Solrj Query - Get the most relevant record first

2019-02-15 20:13发布

问题:

I have some documents in Solr 4.0. I want the most relevant records to be displayed first and then the less relevant ones.

For eg, I have 3 documents with titles as follows -

  1. Towards Income Distribution Policy
  2. Income distribution and economic policies
  3. Income Distribution Policy in Developing Countries

Now when I query something like q=title:Income Distribution Policy,

I would like document number 3 to show up first (as the first 3 words are an exact match) then I want the document number 1 to show up second (as except for "Towards" the remaining match) then I want the document number 2 to show up (as there are some words in between).

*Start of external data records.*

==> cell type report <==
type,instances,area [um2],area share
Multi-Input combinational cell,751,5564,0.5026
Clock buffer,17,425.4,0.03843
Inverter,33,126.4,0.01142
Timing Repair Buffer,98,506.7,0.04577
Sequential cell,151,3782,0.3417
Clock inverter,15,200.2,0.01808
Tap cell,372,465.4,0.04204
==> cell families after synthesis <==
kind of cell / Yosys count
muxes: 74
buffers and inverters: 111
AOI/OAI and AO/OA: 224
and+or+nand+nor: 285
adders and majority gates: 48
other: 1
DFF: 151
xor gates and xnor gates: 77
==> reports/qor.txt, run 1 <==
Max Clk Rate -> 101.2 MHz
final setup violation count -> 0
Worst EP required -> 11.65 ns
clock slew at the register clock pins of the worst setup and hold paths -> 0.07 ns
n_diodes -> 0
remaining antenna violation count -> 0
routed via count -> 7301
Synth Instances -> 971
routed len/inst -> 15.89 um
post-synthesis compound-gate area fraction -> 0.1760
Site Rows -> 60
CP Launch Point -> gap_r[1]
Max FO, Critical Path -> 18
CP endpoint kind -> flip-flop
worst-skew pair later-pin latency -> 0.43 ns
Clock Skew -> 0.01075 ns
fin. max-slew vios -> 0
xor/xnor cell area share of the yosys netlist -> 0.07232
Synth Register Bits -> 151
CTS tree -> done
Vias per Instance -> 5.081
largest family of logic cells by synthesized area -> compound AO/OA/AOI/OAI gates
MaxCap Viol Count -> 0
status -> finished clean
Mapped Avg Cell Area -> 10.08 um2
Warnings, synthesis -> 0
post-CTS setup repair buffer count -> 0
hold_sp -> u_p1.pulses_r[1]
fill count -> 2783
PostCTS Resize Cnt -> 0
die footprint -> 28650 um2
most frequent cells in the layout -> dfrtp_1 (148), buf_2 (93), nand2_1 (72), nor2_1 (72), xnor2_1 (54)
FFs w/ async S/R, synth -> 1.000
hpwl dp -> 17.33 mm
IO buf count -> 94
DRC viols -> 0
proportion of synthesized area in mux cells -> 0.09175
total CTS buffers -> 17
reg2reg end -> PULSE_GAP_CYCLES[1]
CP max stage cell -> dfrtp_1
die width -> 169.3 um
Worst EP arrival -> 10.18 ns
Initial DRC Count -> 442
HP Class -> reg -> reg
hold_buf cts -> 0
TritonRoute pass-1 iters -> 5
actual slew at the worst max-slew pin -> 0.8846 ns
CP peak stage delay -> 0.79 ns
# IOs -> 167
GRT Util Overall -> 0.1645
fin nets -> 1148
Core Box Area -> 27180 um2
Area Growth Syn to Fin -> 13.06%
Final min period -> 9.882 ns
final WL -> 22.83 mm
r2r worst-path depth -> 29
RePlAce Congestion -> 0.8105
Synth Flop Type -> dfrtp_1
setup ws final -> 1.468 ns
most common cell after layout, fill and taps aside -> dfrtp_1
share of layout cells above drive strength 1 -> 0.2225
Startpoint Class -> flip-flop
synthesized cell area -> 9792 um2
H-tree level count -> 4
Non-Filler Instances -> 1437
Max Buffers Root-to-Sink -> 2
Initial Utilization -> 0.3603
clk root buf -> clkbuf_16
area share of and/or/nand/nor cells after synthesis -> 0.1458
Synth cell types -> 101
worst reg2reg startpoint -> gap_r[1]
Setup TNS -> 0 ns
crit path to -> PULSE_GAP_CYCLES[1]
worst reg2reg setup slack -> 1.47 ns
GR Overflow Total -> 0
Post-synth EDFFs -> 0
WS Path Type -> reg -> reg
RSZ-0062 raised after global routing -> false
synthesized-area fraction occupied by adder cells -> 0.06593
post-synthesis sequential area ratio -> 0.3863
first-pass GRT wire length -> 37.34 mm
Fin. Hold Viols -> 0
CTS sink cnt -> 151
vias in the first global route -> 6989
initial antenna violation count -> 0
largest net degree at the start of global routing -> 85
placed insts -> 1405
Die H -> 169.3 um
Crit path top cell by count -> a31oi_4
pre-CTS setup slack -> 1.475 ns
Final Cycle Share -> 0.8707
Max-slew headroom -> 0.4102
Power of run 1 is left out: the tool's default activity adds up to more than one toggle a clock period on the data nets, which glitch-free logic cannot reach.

My schema.xml looks like this -

<types>
  <fieldType name="search" class="solr.TextField" positionIncrementGap="100">
  <analyzer type="index">
    <tokenizer class="solr.StandardTokenizerFactory"/>
    <filter class="solr.LowerCaseFilterFactory"/>
    <filter class="solr.SnowballPorterFilterFactory" language="German2" />
    <filter class="solr.PorterStemFilterFactory"/>
  </analyzer>
  <analyzer type="query">
    <tokenizer class="solr.StandardTokenizerFactory"/>
    <filter class="solr.LowerCaseFilterFactory"/>
    <filter class="solr.SnowballPorterFilterFactory" language="German2" />
    <filter class="solr.PorterStemFilterFactory"/>
  </analyzer>
</fieldType>
</types>

<fields>
   <field name="title" type="search" indexed="true" stored="true"/>
</fields>

EDIT 1 Debug output

"rawquerystring": "title:Income Distribution Policy",
"querystring": "title:Income Distribution Policy",
"parsedquery": "title:incom title:distribut title:polici",
"parsedquery_toString": "title:incom title:distribut title:polici"

EDIT 2 Modified the fieldType

I used the following combination, still the output is the same.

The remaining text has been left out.